**Your assignment:** A bare number is the expected answer: the count of lines in the records that contain the word "registers".

**Supplied data:**
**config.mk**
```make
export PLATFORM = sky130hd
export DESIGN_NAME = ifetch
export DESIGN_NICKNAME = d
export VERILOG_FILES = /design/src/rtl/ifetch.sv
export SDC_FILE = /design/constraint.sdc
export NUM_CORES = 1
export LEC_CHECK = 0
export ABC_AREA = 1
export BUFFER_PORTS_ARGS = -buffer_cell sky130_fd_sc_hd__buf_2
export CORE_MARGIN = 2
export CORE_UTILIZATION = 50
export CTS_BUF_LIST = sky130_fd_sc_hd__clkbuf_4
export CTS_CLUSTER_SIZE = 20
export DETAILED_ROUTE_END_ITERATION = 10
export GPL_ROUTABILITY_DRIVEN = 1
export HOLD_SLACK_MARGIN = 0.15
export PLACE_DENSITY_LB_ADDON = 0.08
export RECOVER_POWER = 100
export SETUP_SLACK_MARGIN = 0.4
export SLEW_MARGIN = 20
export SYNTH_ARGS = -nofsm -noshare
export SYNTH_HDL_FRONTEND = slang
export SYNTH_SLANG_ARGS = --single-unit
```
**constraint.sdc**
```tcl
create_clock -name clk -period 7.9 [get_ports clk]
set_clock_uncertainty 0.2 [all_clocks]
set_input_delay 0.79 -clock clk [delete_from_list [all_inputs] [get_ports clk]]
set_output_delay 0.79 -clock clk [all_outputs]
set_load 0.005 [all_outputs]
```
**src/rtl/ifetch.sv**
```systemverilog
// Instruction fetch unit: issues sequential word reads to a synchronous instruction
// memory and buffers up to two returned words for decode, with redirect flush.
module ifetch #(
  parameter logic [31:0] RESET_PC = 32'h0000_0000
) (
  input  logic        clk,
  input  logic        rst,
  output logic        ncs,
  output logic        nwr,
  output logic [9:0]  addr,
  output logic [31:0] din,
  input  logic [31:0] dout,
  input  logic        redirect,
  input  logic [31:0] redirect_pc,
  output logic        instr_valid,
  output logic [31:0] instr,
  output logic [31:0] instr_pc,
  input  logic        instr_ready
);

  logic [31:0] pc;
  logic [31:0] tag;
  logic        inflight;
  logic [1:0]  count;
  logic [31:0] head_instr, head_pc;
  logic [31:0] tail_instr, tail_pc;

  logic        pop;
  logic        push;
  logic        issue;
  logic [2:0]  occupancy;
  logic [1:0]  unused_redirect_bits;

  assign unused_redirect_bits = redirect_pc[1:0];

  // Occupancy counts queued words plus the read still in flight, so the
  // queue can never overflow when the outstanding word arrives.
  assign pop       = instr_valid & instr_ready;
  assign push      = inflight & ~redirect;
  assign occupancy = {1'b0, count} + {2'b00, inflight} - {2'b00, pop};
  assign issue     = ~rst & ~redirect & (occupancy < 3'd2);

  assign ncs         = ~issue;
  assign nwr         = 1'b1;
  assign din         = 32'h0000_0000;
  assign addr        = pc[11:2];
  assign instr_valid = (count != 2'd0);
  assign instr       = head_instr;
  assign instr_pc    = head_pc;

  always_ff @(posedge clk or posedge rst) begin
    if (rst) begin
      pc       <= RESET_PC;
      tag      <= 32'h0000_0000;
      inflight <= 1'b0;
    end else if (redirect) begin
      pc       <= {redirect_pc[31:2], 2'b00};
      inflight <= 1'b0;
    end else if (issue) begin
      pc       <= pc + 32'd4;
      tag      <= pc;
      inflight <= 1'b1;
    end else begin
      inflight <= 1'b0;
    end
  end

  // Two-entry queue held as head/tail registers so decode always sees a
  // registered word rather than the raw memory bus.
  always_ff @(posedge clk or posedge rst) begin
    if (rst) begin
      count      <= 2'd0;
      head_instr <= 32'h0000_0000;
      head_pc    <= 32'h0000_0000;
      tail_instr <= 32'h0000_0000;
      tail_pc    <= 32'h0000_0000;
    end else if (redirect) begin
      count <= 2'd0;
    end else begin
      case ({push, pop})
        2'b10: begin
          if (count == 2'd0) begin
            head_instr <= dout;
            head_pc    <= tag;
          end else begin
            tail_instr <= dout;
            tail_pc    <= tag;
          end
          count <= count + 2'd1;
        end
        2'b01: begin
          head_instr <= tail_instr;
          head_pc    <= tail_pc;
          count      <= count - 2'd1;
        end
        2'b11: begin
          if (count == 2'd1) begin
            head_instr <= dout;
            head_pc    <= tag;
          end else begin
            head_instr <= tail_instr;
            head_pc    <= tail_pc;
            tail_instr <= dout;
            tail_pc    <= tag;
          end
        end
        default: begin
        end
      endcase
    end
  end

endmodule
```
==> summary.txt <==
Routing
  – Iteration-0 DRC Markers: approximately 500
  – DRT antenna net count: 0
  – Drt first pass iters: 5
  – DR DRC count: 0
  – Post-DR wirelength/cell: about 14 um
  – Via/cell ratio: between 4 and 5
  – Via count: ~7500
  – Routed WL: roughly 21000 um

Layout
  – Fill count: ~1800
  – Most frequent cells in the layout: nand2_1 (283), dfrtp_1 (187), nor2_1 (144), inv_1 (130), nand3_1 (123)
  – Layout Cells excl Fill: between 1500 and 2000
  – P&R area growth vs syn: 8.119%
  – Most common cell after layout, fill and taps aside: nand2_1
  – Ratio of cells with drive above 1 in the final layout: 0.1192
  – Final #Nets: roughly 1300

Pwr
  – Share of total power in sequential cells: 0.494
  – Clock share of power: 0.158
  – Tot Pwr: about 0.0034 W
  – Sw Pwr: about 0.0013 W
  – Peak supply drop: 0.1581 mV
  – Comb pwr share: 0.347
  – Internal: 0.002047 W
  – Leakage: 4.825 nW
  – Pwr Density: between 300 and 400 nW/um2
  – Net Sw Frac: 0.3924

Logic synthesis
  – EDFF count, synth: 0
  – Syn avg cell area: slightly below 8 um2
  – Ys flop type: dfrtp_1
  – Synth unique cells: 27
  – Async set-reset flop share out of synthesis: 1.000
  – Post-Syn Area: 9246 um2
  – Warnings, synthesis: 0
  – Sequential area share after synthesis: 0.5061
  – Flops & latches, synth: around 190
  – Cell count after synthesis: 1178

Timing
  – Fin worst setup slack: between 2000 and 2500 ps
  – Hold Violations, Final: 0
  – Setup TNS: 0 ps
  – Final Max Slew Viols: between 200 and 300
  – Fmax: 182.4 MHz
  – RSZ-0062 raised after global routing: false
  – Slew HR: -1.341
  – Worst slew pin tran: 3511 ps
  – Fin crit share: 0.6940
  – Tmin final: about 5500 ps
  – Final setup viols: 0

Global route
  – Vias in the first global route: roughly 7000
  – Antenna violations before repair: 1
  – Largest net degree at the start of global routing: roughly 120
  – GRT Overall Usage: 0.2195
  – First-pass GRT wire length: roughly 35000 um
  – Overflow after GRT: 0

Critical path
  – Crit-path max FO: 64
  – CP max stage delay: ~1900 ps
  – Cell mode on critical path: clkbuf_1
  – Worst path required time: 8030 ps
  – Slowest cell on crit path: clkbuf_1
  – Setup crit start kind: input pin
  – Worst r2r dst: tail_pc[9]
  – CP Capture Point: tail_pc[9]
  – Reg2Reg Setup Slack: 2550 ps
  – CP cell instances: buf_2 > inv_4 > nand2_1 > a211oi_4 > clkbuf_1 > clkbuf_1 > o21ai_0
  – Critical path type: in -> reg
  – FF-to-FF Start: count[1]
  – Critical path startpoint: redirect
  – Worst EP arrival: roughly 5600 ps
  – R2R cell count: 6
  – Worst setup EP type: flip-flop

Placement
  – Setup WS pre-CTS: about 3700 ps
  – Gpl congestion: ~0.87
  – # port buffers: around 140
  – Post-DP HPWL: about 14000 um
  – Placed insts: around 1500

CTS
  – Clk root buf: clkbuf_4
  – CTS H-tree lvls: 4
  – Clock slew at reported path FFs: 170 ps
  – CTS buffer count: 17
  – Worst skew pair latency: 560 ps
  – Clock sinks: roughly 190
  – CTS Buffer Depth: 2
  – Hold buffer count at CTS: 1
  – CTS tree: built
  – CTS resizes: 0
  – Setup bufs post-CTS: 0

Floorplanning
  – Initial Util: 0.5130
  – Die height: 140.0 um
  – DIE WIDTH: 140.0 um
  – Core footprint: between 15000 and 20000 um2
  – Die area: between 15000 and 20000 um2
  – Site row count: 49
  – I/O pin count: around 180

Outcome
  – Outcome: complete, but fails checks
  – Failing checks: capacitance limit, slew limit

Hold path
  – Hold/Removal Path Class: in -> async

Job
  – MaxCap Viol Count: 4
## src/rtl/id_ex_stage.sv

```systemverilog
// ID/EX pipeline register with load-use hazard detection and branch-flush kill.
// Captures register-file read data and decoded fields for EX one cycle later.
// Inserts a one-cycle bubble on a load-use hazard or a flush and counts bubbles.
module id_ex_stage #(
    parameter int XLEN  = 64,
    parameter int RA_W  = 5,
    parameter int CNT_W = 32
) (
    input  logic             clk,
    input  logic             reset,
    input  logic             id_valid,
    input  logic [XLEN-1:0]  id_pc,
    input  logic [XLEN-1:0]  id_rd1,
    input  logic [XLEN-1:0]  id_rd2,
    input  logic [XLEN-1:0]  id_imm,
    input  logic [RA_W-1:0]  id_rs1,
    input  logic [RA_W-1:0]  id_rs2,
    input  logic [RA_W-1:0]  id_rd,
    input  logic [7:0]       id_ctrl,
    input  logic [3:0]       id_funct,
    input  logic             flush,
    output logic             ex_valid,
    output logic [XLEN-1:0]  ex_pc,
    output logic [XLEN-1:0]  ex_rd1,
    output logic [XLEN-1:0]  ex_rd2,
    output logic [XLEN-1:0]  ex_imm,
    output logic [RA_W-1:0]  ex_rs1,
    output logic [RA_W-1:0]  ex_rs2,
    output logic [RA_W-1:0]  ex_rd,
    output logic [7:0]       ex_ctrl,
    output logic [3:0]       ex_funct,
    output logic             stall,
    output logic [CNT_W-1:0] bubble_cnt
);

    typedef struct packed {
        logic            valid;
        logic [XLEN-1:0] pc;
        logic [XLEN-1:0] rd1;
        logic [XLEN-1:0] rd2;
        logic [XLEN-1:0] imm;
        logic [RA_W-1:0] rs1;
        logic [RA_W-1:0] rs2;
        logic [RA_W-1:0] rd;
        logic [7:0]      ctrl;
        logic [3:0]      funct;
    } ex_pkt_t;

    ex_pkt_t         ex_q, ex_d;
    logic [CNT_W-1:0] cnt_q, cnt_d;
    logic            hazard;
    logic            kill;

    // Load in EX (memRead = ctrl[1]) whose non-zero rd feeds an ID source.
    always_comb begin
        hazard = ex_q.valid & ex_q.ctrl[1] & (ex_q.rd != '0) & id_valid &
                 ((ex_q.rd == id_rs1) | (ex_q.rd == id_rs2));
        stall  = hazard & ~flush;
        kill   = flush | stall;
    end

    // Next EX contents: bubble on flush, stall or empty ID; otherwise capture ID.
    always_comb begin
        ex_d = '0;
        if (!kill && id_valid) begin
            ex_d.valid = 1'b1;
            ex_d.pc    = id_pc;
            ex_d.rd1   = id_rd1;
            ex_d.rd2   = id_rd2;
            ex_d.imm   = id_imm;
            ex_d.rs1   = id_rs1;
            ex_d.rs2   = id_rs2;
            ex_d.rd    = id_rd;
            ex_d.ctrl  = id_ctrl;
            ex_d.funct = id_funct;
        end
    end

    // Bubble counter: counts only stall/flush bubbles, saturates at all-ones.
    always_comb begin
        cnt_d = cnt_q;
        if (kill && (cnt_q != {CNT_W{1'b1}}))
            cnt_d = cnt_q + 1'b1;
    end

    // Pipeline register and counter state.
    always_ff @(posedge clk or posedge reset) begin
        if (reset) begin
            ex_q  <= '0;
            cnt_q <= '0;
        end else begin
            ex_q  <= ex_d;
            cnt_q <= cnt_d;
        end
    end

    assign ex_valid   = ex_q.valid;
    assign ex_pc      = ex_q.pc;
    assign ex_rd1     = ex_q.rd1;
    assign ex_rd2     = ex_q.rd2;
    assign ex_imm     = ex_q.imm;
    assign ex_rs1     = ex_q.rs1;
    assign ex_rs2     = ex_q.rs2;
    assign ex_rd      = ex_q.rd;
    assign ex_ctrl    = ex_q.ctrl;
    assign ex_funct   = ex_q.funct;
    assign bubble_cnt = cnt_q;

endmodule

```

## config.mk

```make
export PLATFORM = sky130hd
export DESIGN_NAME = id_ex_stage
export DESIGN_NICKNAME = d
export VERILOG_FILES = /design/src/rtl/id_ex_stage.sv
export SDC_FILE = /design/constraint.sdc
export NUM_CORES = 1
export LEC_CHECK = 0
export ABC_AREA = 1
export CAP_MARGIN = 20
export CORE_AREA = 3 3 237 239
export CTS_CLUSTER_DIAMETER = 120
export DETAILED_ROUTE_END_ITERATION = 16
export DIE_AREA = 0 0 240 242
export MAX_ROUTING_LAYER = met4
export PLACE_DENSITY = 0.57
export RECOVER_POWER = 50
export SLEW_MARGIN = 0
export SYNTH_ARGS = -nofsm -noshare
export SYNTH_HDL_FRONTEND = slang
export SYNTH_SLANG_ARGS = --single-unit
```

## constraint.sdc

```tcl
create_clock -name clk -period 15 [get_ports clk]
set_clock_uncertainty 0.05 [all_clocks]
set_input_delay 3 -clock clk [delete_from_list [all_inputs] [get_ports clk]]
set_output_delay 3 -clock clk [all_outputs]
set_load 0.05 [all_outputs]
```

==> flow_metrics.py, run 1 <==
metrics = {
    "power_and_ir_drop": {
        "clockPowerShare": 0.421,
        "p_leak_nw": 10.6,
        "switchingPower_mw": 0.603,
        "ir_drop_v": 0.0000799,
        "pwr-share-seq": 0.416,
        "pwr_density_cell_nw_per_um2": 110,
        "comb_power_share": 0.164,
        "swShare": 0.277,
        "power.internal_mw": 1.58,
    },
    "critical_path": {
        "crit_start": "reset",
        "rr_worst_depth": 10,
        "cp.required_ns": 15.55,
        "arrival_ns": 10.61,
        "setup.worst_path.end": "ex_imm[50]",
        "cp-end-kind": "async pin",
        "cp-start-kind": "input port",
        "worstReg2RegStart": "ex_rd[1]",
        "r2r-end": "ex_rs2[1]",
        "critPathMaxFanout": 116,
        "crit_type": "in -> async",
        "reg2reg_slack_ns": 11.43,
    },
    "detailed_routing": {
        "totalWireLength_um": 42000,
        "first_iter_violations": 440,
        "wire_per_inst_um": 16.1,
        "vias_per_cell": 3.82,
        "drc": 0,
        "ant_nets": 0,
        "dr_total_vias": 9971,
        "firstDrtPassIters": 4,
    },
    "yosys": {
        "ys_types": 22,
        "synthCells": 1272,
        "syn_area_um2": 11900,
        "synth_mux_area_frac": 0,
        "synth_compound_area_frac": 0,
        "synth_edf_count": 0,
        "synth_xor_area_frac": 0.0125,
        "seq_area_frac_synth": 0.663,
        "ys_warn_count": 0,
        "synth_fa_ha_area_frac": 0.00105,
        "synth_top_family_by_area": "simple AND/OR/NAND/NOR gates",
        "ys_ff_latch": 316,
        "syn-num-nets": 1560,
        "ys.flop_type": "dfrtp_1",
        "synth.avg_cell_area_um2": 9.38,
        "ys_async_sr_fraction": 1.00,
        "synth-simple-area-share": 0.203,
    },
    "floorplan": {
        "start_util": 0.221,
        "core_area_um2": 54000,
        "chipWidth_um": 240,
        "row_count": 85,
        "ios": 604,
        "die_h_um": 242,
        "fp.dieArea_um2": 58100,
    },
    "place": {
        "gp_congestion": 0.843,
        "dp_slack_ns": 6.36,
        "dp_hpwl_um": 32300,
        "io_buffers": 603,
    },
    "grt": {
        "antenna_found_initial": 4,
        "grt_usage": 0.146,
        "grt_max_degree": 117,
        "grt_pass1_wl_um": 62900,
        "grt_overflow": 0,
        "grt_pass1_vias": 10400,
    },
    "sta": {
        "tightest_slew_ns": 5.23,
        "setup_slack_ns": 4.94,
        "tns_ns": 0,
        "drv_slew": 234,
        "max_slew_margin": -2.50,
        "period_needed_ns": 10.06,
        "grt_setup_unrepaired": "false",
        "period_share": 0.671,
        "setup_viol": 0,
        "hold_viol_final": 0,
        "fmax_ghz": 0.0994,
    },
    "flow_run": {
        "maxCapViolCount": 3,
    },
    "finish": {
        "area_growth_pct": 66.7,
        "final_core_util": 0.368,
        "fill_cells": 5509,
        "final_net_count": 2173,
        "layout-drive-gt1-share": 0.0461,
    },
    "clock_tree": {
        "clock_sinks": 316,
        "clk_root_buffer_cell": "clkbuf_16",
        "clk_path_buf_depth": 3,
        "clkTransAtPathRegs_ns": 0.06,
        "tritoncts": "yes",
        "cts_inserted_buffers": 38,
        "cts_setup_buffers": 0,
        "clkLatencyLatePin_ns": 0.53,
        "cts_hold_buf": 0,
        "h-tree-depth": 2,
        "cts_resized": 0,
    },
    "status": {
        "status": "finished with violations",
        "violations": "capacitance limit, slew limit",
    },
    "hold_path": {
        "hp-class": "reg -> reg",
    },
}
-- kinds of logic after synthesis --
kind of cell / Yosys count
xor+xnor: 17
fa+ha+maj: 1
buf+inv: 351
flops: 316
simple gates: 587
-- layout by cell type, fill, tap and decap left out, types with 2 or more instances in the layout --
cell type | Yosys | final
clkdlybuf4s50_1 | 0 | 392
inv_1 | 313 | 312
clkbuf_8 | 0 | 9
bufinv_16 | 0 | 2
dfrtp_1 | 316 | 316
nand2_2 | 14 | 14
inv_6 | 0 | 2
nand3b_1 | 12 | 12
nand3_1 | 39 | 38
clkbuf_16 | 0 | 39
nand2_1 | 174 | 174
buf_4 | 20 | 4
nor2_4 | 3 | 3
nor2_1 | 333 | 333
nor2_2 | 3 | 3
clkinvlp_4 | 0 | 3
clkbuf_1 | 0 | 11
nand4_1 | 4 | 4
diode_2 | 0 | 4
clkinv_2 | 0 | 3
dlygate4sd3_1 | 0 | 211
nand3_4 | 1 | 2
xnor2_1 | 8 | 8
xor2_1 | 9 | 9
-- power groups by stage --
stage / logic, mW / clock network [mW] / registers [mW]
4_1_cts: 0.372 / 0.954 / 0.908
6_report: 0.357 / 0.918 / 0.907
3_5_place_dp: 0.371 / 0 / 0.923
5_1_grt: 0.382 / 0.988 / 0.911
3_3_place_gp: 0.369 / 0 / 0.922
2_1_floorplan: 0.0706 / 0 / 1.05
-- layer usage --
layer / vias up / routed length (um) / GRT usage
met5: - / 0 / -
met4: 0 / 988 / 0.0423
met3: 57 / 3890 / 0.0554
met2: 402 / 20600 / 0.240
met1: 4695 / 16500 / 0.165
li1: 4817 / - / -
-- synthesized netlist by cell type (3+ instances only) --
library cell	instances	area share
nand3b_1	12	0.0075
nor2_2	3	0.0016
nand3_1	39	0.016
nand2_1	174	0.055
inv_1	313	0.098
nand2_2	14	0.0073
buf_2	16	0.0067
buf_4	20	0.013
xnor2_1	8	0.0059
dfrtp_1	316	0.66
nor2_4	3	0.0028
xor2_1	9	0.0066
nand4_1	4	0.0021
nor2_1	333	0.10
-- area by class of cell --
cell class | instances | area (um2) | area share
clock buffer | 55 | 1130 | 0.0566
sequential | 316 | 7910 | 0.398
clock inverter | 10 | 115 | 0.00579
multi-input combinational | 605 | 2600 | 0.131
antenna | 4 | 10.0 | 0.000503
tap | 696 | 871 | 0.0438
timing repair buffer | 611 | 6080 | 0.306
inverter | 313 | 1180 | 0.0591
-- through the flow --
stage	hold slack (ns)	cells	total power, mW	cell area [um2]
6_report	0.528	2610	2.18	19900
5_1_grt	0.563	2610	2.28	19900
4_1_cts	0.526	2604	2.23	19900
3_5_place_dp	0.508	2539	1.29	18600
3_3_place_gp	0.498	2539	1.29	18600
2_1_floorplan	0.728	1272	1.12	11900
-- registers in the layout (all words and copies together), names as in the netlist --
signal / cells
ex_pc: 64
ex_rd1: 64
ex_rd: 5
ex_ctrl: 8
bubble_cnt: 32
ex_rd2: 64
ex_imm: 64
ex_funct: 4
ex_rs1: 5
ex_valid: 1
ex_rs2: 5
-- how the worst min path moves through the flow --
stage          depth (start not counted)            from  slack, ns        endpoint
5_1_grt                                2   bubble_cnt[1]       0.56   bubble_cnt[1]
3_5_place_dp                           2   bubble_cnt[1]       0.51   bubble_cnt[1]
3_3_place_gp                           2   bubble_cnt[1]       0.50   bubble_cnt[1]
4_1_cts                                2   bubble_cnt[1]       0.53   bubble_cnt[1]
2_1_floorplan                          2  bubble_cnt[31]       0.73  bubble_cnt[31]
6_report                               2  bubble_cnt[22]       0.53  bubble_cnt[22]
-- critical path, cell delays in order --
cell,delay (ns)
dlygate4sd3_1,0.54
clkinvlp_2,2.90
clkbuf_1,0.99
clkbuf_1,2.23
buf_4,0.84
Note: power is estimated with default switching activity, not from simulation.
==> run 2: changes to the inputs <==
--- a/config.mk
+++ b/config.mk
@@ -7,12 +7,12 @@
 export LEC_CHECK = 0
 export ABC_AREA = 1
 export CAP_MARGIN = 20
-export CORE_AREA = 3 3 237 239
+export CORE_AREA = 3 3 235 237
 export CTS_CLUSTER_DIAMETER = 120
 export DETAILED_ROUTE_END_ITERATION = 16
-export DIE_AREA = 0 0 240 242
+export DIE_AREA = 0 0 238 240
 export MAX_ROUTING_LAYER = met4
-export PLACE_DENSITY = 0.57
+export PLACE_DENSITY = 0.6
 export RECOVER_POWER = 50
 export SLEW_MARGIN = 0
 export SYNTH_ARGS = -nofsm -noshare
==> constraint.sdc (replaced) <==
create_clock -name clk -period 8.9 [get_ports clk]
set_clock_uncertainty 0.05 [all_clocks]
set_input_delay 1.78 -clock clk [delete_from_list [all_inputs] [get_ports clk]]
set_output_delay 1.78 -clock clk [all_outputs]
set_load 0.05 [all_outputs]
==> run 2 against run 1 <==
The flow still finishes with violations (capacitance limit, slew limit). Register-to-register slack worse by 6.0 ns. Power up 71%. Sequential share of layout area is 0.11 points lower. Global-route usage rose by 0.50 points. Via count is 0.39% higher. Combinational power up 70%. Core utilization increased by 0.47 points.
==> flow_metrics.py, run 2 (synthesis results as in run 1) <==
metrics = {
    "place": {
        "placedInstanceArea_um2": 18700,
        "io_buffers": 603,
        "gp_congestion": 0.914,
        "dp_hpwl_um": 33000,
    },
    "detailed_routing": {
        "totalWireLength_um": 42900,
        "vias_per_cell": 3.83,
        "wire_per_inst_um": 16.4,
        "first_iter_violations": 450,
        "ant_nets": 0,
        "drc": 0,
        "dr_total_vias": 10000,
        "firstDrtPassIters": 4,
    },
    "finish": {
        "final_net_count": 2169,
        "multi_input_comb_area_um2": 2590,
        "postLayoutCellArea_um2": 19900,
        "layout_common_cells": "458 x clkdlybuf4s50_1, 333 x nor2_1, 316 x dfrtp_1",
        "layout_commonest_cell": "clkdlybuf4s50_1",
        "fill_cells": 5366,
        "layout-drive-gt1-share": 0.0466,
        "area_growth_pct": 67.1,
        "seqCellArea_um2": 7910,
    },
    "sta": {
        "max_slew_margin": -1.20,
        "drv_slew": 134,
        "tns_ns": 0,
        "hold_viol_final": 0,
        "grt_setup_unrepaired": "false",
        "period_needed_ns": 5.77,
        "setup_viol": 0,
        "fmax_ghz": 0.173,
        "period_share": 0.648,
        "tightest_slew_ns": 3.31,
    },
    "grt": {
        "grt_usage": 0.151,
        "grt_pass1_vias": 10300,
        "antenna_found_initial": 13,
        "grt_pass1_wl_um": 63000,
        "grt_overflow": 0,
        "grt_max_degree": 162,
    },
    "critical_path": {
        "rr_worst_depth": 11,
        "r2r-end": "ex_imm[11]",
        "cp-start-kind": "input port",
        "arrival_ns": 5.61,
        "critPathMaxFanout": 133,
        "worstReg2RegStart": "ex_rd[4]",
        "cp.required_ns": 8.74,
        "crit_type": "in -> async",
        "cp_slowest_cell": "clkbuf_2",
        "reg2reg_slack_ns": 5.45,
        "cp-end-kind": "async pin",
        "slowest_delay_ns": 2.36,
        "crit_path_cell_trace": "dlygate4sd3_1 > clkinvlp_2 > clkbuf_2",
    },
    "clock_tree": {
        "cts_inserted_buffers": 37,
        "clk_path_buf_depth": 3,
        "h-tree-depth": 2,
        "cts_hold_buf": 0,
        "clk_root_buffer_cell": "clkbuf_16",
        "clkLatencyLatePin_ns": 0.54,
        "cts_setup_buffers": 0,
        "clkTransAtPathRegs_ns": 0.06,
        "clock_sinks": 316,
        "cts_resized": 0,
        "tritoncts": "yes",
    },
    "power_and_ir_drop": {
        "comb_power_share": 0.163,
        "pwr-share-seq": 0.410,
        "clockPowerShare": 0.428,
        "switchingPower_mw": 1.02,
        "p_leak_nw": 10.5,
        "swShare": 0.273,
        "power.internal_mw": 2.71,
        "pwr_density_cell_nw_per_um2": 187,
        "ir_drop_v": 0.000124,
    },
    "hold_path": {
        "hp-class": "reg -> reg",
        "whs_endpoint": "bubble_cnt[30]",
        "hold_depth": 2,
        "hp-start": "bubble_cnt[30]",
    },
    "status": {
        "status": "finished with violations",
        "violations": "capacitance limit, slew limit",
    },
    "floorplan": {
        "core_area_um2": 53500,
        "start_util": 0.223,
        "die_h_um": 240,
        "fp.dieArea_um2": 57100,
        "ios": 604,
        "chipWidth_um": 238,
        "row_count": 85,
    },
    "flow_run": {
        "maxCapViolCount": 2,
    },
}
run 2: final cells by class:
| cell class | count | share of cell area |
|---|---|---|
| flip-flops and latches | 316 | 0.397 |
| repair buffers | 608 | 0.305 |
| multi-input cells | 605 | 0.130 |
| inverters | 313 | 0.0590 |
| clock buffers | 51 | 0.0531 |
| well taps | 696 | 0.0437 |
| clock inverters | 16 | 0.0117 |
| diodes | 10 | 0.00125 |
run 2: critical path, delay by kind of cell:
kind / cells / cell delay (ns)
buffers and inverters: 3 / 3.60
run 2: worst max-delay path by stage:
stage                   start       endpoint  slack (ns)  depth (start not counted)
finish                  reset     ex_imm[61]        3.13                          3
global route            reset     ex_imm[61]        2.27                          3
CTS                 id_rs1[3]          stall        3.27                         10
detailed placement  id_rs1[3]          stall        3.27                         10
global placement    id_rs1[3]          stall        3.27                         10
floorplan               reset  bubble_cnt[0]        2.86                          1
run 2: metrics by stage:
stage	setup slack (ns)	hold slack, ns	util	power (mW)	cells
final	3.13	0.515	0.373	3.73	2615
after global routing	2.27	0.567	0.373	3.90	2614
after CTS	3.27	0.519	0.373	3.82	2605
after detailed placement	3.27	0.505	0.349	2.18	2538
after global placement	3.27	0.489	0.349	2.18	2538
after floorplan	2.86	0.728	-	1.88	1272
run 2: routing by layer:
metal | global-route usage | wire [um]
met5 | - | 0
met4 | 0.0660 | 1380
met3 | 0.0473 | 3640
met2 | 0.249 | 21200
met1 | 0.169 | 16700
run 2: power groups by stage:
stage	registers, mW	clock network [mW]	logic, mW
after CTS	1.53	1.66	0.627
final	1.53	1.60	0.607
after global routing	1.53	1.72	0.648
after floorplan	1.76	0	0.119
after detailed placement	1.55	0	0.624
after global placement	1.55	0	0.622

**Task result:** 4